** Opening Information block **

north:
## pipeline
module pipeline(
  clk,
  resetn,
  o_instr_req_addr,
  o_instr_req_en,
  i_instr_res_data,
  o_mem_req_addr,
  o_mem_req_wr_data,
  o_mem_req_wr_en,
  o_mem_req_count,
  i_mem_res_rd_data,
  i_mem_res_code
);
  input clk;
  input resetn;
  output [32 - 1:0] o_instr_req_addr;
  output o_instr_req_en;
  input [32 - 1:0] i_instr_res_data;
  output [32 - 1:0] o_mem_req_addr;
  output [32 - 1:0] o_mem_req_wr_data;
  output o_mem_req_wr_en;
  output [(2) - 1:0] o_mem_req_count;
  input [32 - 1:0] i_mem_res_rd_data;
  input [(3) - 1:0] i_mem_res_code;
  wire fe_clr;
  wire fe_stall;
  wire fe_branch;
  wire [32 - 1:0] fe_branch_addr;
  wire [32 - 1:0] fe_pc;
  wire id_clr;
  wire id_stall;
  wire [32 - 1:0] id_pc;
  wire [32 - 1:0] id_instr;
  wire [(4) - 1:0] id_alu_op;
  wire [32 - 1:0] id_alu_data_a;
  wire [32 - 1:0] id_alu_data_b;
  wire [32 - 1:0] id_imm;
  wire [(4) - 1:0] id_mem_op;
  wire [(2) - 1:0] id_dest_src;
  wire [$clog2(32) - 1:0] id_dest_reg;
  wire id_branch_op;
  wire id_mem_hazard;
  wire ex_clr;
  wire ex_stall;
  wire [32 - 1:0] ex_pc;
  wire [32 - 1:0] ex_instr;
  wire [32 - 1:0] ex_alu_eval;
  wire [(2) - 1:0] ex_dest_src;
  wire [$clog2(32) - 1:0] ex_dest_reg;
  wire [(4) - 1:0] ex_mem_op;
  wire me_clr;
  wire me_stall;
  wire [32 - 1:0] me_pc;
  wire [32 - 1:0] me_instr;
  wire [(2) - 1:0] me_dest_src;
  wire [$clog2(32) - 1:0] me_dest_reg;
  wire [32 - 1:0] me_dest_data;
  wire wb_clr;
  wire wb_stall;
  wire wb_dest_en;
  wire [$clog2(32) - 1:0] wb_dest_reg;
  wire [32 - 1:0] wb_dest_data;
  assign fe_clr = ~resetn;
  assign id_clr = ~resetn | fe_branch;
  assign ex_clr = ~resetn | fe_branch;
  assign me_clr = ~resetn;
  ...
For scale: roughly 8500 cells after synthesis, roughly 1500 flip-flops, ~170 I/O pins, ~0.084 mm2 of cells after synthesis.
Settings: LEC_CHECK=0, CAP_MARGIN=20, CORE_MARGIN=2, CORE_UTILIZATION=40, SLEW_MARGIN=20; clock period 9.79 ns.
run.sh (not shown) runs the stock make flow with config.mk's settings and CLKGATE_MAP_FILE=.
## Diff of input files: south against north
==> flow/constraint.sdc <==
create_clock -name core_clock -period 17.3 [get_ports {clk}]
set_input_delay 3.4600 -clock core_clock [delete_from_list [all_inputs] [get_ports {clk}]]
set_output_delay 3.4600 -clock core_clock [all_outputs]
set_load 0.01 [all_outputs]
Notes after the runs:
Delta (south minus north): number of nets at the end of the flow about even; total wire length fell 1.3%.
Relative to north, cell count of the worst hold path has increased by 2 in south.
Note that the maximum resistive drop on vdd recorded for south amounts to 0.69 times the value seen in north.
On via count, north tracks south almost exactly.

** Closing Information block **
** Opening Information block **

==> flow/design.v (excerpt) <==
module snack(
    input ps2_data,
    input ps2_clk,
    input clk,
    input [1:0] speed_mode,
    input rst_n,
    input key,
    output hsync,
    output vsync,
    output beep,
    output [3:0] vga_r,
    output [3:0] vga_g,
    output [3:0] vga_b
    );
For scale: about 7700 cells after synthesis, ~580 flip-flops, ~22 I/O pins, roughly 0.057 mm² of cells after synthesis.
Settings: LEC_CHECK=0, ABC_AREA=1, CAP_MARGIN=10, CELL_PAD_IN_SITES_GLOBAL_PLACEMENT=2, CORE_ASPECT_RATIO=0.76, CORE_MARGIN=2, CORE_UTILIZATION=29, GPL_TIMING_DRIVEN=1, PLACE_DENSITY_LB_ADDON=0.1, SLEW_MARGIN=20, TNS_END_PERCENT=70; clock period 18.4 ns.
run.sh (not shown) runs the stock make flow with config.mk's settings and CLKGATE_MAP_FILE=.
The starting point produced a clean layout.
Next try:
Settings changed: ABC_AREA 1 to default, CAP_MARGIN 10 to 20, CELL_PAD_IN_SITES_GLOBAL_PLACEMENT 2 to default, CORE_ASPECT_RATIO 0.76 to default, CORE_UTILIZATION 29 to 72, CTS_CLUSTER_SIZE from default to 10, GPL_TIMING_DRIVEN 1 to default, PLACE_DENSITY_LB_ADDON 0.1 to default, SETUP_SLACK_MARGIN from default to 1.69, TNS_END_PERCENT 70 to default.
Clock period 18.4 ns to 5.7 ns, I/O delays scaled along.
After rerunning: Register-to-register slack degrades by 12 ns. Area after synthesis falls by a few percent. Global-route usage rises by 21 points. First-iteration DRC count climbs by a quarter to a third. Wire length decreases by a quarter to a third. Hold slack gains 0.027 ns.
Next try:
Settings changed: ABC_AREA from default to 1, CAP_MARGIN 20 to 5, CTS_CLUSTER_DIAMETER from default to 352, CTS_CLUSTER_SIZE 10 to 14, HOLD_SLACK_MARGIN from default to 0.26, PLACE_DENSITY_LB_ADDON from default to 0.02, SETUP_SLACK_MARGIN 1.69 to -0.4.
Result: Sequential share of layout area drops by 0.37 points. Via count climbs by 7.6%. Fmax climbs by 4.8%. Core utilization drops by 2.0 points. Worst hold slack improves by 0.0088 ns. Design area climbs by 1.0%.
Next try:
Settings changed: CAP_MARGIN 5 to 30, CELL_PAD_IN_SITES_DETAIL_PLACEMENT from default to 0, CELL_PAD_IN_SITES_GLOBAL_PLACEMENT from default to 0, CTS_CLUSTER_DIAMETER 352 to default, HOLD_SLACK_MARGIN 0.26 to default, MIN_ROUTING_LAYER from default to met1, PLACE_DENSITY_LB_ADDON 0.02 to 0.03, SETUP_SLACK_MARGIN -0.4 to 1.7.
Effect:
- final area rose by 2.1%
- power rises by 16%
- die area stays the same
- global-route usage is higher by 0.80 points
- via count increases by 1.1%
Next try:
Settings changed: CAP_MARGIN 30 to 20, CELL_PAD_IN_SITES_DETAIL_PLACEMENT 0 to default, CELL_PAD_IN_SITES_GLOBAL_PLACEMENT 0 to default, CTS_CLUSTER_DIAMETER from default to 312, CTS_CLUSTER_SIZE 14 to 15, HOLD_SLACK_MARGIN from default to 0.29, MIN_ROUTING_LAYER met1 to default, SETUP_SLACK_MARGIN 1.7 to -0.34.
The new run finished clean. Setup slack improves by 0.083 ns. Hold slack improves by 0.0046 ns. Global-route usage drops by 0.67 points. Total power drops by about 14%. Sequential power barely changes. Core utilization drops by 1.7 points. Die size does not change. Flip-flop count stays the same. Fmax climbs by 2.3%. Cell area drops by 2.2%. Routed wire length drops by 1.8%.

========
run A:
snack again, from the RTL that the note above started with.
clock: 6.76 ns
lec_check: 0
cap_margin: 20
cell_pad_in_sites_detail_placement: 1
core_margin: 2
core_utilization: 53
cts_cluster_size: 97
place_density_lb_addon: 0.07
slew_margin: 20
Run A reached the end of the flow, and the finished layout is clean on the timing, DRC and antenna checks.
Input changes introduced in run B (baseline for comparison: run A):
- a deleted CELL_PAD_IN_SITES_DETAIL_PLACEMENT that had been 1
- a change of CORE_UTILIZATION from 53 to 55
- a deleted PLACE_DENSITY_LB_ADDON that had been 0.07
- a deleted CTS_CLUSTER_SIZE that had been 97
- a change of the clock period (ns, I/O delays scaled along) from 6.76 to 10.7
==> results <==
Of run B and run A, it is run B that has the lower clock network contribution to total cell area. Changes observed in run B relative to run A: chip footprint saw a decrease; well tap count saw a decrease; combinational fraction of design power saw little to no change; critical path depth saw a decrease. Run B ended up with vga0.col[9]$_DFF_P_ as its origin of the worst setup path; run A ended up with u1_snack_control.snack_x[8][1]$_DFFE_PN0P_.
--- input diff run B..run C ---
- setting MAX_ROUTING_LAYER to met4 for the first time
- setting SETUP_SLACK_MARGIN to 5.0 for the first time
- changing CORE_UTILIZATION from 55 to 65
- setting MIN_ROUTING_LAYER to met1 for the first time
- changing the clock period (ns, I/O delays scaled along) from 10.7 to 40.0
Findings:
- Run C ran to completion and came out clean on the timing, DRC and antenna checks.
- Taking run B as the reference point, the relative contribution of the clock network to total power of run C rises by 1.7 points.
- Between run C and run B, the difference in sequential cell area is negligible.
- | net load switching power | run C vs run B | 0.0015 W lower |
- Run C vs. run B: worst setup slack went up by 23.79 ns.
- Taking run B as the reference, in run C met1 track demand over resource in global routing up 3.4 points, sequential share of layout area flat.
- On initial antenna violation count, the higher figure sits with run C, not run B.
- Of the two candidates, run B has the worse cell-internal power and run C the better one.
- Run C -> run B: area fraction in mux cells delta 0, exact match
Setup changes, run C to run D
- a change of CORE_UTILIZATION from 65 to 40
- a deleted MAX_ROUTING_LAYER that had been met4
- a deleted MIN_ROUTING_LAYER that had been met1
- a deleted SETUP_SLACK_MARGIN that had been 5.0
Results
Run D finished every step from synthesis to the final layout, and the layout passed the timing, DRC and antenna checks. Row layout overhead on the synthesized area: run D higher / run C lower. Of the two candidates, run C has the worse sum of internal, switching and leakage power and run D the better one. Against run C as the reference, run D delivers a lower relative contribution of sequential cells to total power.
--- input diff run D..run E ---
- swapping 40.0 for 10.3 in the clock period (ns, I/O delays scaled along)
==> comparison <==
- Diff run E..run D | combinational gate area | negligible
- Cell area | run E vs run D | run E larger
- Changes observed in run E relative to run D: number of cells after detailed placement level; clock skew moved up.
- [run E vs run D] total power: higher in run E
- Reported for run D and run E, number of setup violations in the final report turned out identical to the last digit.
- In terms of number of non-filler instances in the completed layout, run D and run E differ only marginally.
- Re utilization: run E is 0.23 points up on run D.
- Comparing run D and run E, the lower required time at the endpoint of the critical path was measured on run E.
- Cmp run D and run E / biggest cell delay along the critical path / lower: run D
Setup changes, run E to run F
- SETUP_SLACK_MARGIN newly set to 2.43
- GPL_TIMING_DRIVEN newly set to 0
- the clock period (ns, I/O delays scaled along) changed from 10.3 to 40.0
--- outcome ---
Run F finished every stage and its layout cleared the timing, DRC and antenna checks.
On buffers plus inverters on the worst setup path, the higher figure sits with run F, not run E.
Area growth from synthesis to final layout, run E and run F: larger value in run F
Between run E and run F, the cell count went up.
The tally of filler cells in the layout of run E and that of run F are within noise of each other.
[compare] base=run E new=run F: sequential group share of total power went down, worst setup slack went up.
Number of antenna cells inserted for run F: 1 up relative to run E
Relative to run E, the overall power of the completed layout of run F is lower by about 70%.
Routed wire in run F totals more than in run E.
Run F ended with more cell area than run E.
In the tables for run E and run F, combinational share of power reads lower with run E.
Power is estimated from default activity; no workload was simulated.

** Closing Information block **

Problem description
All that is needed is the exact run of lines above from the line containing "wire [(4) - 1:0] ex_mem_op;" through the line containing "assign fe_clr = ~resetn;", both of them included.

Response to the exercise
  wire [(4) - 1:0] ex_mem_op;
  wire me_clr;
  wire me_stall;
  wire [32 - 1:0] me_pc;
  wire [32 - 1:0] me_instr;
  wire [(2) - 1:0] me_dest_src;
  wire [$clog2(32) - 1:0] me_dest_reg;
  wire [32 - 1:0] me_dest_data;
  wire wb_clr;
  wire wb_stall;
  wire wb_dest_en;
  wire [$clog2(32) - 1:0] wb_dest_reg;
  wire [32 - 1:0] wb_dest_data;
  assign fe_clr = ~resetn;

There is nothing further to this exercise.